(Stored data)

Start of Block

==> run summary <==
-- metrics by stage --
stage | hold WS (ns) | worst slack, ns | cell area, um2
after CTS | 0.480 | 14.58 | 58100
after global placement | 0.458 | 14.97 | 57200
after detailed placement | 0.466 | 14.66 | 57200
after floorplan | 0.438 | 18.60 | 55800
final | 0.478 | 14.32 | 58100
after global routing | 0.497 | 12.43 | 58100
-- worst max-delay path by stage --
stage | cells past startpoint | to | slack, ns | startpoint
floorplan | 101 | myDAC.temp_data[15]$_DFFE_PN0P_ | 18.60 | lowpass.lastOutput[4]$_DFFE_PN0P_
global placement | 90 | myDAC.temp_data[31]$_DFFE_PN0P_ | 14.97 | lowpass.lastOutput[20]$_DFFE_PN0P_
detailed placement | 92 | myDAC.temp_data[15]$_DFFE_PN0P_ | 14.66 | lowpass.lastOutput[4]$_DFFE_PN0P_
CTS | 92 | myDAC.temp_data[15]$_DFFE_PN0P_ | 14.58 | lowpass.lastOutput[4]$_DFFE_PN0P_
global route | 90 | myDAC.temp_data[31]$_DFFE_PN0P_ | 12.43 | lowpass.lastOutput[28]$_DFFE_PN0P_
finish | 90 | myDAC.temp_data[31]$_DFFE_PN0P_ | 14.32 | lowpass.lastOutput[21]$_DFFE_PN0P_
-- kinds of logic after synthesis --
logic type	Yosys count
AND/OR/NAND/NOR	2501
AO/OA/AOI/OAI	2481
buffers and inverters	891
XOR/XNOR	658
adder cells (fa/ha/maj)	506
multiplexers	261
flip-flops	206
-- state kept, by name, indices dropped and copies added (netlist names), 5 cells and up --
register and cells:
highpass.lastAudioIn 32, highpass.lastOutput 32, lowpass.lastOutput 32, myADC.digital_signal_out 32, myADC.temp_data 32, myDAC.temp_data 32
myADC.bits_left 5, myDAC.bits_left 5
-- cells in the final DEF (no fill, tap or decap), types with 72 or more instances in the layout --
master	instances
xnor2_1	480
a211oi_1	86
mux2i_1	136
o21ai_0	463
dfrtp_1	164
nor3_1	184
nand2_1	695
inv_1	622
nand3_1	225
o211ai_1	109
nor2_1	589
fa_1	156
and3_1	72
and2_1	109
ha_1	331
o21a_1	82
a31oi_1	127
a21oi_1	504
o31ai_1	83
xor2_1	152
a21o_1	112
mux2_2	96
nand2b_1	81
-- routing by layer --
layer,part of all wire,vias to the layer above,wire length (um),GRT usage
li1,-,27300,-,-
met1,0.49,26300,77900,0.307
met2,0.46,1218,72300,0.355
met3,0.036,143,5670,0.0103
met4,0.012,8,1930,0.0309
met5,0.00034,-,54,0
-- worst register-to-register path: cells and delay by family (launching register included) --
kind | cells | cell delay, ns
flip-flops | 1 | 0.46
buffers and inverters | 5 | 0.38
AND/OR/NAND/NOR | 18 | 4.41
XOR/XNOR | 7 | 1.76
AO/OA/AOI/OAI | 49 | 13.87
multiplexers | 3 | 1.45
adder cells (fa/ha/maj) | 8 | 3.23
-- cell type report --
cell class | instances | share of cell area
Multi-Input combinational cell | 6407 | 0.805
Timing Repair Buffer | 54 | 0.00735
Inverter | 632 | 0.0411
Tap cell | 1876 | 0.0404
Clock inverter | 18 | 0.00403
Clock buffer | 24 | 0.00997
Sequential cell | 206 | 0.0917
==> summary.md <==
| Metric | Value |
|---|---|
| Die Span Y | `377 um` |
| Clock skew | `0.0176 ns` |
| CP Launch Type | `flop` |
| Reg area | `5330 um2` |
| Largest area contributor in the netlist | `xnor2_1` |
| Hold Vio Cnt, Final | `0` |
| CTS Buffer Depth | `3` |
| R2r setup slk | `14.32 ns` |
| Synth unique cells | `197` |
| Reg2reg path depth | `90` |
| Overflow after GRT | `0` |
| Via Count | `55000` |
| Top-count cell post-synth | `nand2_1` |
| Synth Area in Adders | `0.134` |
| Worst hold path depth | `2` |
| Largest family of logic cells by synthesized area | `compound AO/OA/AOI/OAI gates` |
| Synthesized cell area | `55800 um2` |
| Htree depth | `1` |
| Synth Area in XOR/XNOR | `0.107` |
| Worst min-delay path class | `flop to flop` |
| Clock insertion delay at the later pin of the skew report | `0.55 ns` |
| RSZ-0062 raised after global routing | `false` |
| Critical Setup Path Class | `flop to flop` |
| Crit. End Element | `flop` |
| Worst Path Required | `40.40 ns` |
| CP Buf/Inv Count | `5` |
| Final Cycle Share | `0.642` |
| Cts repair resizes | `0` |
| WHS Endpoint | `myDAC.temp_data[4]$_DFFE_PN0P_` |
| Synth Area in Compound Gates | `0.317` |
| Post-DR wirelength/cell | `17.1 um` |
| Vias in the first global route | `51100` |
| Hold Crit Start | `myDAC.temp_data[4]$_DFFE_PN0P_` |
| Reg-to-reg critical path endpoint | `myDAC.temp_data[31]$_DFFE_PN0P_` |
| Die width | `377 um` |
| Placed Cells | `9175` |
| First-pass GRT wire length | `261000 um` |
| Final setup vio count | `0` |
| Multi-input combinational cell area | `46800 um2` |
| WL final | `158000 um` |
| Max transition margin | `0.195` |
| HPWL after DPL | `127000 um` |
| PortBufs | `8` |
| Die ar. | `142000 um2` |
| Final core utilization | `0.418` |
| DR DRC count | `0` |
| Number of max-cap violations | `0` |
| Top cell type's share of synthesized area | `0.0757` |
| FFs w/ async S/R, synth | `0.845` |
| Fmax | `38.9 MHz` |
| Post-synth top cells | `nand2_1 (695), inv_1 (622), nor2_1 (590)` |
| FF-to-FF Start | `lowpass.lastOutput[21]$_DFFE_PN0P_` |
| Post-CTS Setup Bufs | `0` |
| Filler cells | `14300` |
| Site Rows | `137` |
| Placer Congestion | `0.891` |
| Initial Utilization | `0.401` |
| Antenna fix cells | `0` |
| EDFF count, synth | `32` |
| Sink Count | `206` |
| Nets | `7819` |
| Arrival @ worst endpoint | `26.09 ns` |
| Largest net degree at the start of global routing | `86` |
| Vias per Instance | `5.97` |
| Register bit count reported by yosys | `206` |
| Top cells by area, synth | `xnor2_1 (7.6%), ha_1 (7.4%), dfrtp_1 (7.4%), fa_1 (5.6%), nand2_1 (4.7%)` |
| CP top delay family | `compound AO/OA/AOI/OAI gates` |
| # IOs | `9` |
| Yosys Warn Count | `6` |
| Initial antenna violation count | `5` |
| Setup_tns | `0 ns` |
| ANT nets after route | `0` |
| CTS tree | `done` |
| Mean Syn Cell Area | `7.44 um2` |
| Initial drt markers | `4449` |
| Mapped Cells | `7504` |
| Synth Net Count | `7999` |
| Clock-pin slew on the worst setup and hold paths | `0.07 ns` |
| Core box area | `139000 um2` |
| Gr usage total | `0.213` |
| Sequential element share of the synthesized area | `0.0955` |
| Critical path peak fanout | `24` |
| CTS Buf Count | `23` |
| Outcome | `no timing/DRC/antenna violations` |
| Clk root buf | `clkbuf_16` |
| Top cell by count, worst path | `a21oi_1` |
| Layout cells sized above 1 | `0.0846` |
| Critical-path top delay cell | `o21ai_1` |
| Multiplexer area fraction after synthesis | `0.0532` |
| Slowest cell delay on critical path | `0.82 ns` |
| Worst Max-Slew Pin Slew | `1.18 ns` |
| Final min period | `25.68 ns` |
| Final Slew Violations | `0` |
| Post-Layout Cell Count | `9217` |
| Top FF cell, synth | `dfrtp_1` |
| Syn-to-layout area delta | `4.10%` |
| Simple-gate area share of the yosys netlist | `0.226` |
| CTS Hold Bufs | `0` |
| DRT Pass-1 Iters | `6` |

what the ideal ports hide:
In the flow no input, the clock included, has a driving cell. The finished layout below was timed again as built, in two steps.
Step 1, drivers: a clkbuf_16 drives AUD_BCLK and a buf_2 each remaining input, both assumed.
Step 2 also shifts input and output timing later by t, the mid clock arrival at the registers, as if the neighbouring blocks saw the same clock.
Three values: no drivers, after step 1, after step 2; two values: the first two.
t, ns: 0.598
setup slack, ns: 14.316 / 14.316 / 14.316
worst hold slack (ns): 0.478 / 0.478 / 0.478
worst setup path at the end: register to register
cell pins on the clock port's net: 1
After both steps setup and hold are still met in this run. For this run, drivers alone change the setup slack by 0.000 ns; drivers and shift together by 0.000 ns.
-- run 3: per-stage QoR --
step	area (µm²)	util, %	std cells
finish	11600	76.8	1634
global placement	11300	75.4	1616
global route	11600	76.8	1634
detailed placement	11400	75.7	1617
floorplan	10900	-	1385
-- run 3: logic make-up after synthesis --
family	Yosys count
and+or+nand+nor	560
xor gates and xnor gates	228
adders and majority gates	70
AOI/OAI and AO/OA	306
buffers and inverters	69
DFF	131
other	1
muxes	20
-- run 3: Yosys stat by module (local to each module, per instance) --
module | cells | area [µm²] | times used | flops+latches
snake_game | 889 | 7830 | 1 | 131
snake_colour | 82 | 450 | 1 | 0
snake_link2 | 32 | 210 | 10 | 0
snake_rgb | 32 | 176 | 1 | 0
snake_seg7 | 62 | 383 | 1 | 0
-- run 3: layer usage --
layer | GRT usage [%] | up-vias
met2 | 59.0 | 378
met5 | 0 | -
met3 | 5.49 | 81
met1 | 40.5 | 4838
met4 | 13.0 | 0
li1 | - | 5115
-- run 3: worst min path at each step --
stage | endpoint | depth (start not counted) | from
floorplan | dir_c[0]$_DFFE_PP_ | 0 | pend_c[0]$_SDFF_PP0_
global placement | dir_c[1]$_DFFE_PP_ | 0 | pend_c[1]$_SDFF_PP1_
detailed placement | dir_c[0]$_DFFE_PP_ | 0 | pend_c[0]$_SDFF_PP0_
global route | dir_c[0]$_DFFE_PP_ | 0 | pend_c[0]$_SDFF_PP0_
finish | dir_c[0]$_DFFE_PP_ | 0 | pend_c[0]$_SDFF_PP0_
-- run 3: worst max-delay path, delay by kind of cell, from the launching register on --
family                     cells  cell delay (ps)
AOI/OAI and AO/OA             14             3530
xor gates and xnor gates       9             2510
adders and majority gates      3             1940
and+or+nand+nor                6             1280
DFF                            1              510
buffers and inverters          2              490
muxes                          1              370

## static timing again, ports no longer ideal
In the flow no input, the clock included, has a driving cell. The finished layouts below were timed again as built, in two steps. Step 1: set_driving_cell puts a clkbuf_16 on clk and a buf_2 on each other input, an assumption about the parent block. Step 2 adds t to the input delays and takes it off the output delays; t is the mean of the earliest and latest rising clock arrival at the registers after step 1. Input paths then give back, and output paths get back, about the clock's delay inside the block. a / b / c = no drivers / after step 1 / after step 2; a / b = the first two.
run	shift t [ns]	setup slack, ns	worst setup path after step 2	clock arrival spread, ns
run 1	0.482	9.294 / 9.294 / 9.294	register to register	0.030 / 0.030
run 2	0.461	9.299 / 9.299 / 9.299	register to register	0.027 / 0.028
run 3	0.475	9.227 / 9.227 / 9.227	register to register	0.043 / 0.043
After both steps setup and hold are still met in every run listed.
What follows belongs to an exercise in optimizing a design on an open flow for a short achievable clock period; a production flow would make more cautious choices. Function was checked by simulation only, so behaviour that the tests miss may differ from the original. The flow treats the clock pin as an ideal source. Dropping or thinning the clock tree relies on that and would not hold on a real chip. Power and IR drop assume default switching activity.

// systolic_array
module systolic_array
#(
    parameter DATA_BIT = 8
)
(
    input [DATA_BIT-1:0] input_west0,
    input [DATA_BIT-1:0] input_west4,
    input [DATA_BIT-1:0] input_west8,
    input [DATA_BIT-1:0] input_west12,
    input [DATA_BIT-1:0] input_north0,
    input [DATA_BIT-1:0] input_north1,
    input [DATA_BIT-1:0] input_north2,
    input [DATA_BIT-1:0] input_north3,
    input clk,
    input rst,
    output reg done,
    output [2*DATA_BIT-1:0] result0, result1, result2, result3,
                            result4, result5, result6, result7,
                            result8, result9, result10, result11,
                            result12, result13, result14, result15
);
Settings: LEC_CHECK=0, ABC_AREA=1, CAP_MARGIN=20, CORE_MARGIN=2, CORE_UTILIZATION=65, PLACE_DENSITY=0.75, SETUP_SLACK_MARGIN=2.95, SLEW_MARGIN=20; clock period 5.0 ns.
standard.sh (not shown) runs the stock make flow with config.mk's settings and CLKGATE_MAP_FILE= SYNTH_SCRIPT=/design/flow/synth_recipe.tcl, a recipe that flattens the netlist after the stock synthesis.
==> flow/flow/run.sh <==
#!/bin/bash
# The standard ORFS flow (the standard.sh), except that the clock tree is a
# two-level tree built by flow/manual_cts.tcl (sourced as the PRE_CTS_TCL hook),
# followed by a second worst-path setup repair (flow/post_cts.tcl, the POST_CTS_TCL hook).
set -euo pipefail
here=$(pwd)
bash standard.sh synth > synth.log 2>&1
bash standard.sh floorplan > floorplan.log 2>&1
bash standard.sh place > place.log 2>&1
PRE_CTS_TCL=$here/flow/manual_cts.tcl POST_CTS_TCL=$here/flow/post_cts.tcl bash standard.sh cts > cts.log 2>&1
grep -q "manual_cts: clock tree built" orfs/logs/sky130hd/systolic_array/base/4_1_cts.log
bash standard.sh finish > finish.log 2>&1
==> flow/flow/post_cts.tcl <==
# A second setup repair after the standard one, aimed at the worst path only.
log_cmd estimate_parasitics -placement
log_cmd repair_timing -setup -setup_margin $::env(SETUP_SLACK_MARGIN) -repair_tns 0 -verbose
log_cmd detailed_placement
check_placement -verbose
Other scripts of this flow, unchanged in this note and not shown: flow/flow/manual_cts.tcl
Edit:
==> flow/flow/run.sh (replaced) <==
#!/bin/bash
# The standard ORFS flow (the standard.sh), except that the clock tree is a
# two-level tree built by flow/manual_cts.tcl (sourced as the PRE_CTS_TCL hook).
set -euo pipefail
here=$(pwd)
bash standard.sh synth > synth.log 2>&1
bash standard.sh floorplan > floorplan.log 2>&1
bash standard.sh place > place.log 2>&1
PRE_CTS_TCL=$here/flow/manual_cts.tcl bash standard.sh cts > cts.log 2>&1
grep -q "manual_cts: clock tree built" orfs/logs/sky130hd/systolic_array/base/4_1_cts.log
bash standard.sh finish > finish.log 2>&1
--- a/flow/config.mk
+++ b/flow/config.mk
@@ -12,3 +12,3 @@
 export PLACE_DENSITY = 0.75
-export SETUP_SLACK_MARGIN = 2.95
+export SETUP_SLACK_MARGIN = 2.8
 export SLEW_MARGIN = 20
removed: flow/flow/post_cts.tcl
=>
- routed wire length came out lower by 2.8%
- setup slack is worse by 0.046 ns
- total power came out lower by 4.7%
- critical path depth came out higher by 12
- first-iteration DRC count came out lower by 3.3%
- register-to-register slack is worse by 0.07 ns
In every run of this note, the design's own scripts or RTL, not TritonCTS, make the clock network.


systolic_array again, from the RTL that the note above started with.
// systolic_array
module systolic_array
#(
    parameter DATA_BIT = 8
)
(
    input [DATA_BIT-1:0] input_west0,
    input [DATA_BIT-1:0] input_west4,
    input [DATA_BIT-1:0] input_west8,
    input [DATA_BIT-1:0] input_west12,
    input [DATA_BIT-1:0] input_north0,
    input [DATA_BIT-1:0] input_north1,
    input [DATA_BIT-1:0] input_north2,
    input [DATA_BIT-1:0] input_north3,
    input clk,
    input rst,
    output reg done,
    output [2*DATA_BIT-1:0] result0, result1, result2, result3,
                            result4, result5, result6, result7,
                            result8, result9, result10, result11,
                            result12, result13, result14, result15
);
Settings: LEC_CHECK=0, ABC_AREA=1, CAP_MARGIN=20, CORE_MARGIN=2, CORE_UTILIZATION=65, PLACE_DENSITY=0.75, SETUP_SLACK_MARGIN=3.2, SLEW_MARGIN=20, TNS_END_PERCENT=5; clock period 5.0 ns.
==> flow/flow/run.sh <==
#!/bin/bash
# The standard ORFS flow (the standard.sh), except that the clock tree is a
# two-level tree built by flow/manual_cts.tcl (sourced as the PRE_CTS_TCL hook).
set -euo pipefail
here=$(pwd)
bash standard.sh synth > synth.log 2>&1
bash standard.sh floorplan > floorplan.log 2>&1
bash standard.sh place > place.log 2>&1
PRE_CTS_TCL=$here/flow/manual_cts.tcl bash standard.sh cts > cts.log 2>&1
grep -q "manual_cts: clock tree built" orfs/logs/sky130hd/systolic_array/base/4_1_cts.log
bash standard.sh finish > finish.log 2>&1
==> flow/flow/manual_cts.tcl <==
# Manual two-level clock tree: the clock port drives NROOT root buffers, each
# root drives the leaf buffers of one region, and each leaf buffer drives a
# cluster of about LEAF_SIZE neighbouring flip-flops.
set leaf_size [expr {[info exists ::env(MCTS_LEAF_SIZE)] ? $::env(MCTS_LEAF_SIZE) : 28}]
set nroot [expr {[info exists ::env(MCTS_NROOT)] ? $::env(MCTS_NROOT) : 4}]
set bufcell [expr {[info exists ::env(MCTS_BUF)] ? $::env(MCTS_BUF) : "sky130_fd_sc_hd__clkbuf_16"}]
set rootcell [expr {[info exists ::env(MCTS_ROOTBUF)] ? $::env(MCTS_ROOTBUF) : "sky130_fd_sc_hd__clkbuf_16"}]

# Output buffers: move each port's buffer next to the cell that drives it, so the
# buffer (not the flip-flop) drives the long wire to the pin.
if {![info exists ::env(MCTS_MOVE_OUTBUF)] || $::env(MCTS_MOVE_OUTBUF)} {
  set nmoved 0
  set blk [ord::get_db_block]
  foreach bt [$blk getBTerms] {
    if {[$bt getIoType] ne "OUTPUT"} continue
    set onet [$bt getNet]
    if {$onet eq "NULL"} continue
    set drv [$onet getFirstOutput]
    if {$drv eq "NULL"} continue
    set buf [$drv getInst]
    if {![string match *buf* [[$buf getMaster] getName]]} continue
    set ain [$buf findITerm A]
    if {$ain eq "NULL"} continue
    set inet [$ain getNet]
    if {$inet eq "NULL"} continue
    set src [$inet getFirstOutput]
    if {$src eq "NULL"} continue
    lassign [[$src getInst] getLocation] sx sy
    $buf setLocation $sx $sy
    incr nmoved
  }
  puts "manual_cts: moved $nmoved output buffers next to their drivers"
}

set block [ord::get_db_block]
set dbu [$block getDbUnitsPerMicron]
set clk_port_name [get_full_name [lindex [get_property [lindex [all_clocks] 0] sources] 0]]
set clknet [$block findNet $clk_port_name]

# sinks: every instance pin on the clock net, with its location in um
set sinks {}
foreach it [$clknet getITerms] {
  set inst [$it getInst]
  set bb [$inst getBBox]
  set x [expr {([$bb xMin] + [$bb xMax]) / 2.0 / $dbu}]
  set y [expr {([$bb yMin] + [$bb yMax]) / 2.0 / $dbu}]
  lappend sinks [list [$inst getName]/[[$it getMTerm] getName] $x $y]
}
set n [llength $sinks]
puts "manual_cts: $n sinks on $clk_port_name"

# split a list of {name x y} into groups of near-equal size on a grid
proc grid_split {items ngroups} {
  set xs [lsort -real [lmap i $items {lindex $i 1}]]
  set ys [lsort -real [lmap i $items {lindex $i 2}]]
  set w [expr {max(1.0, [lindex $xs end] - [lindex $xs 0])}]
  set h [expr {max(1.0, [lindex $ys end] - [lindex $ys 0])}]
  set nx [expr {max(1, int(round(sqrt($ngroups * $w / $h))))}]
  if {$nx > $ngroups} { set nx $ngroups }
  set ny [expr {int(ceil(double($ngroups) / $nx))}]
  set byx [lsort -real -index 1 $items]
  set m [llength $byx]
  set groups {}
  for {set i 0} {$i < $nx} {incr i} {
    set a [expr {$i * $m / $nx}]
    set b [expr {($i + 1) * $m / $nx - 1}]
    set col [lsort -real -index 2 [lrange $byx $a $b]]
    set mc [llength $col]
    # snake order so neighbouring groups stay close
    for {set j 0} {$j < $ny} {incr j} {
      set c [expr {$j * $mc / $ny}]
      set d [expr {($j + 1) * $mc / $ny - 1}]
      if {$d >= $c} { lappend groups [lrange $col $c $d] }
    }
  }
  return $groups
}

proc centroid {g} {
  set sx 0; set sy 0
  foreach i $g { set sx [expr {$sx + [lindex $i 1]}]; set sy [expr {$sy + [lindex $i 2]}] }
  return [list [expr {$sx / [llength $g]}] [expr {$sy / [llength $g]}]]
}

set nleaf [expr {int(ceil(double($n) / $leaf_size))}]
set leaves {}
set k 0
foreach g [grid_split $sinks $nleaf] {
  lassign [centroid $g] cx cy
  set pins [lmap i $g {get_pins [lindex $i 0]}]
  set name clkleaf_$k
  insert_buffer -buffer_cell $bufcell -net $clk_port_name -load_pins $pins -location [list $cx $cy] -buffer_name $name -net_name clknet_leaf_$k
  set drv [[[$block findITerm [lindex $g 0 0]] getNet] getFirstOutput]
  lappend leaves [list [[$drv getInst] getName]/A $cx $cy]
  incr k
}
puts "manual_cts: $k leaf buffers"
set k 0
foreach g [grid_split $leaves $nroot] {
  lassign [centroid $g] cx cy
  set pins [lmap i $g {get_pins [lindex $i 0]}]
  insert_buffer -buffer_cell $rootcell -net $clk_port_name -load_pins $pins -location [list $cx $cy] -buffer_name clkroot_$k -net_name clknet_root_$k
  incr k
}
puts "manual_cts: $k root buffers"
foreach net [$block getNets] {
  if {[string match clknet_* [$net getName]] || [$net getName] eq $clk_port_name} { $net setSigType CLOCK }
}
set_propagated_clock [all_clocks]

# The tree is complete: TritonCTS, which cts.tcl calls next, has nothing left to do.
rename clock_tree_synthesis triton_clock_tree_synthesis
proc clock_tree_synthesis {args} { puts "manual_cts: clock tree built by manual_cts.tcl" }
Change:
- TNS_END_PERCENT: 5 -> unset
What happened:
- first-iteration DRC count rises by 10%
- routed wire length rises by 13%
- hold slack degrades by 0.0036 ns
- global-route usage increases by 2.0 points
- die area stays the same
- power increases by 16%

End of Block

:: TASK GOAL ::
All the lines that hold the word "family" must appear in the answer, copied from the records.

:: EXERCISE RESULT ::
-- worst register-to-register path: cells and delay by family (launching register included) --
| Largest family of logic cells by synthesized area | `compound AO/OA/AOI/OAI gates` |
| CP top delay family | `compound AO/OA/AOI/OAI gates` |
family	Yosys count
family                     cells  cell delay (ps)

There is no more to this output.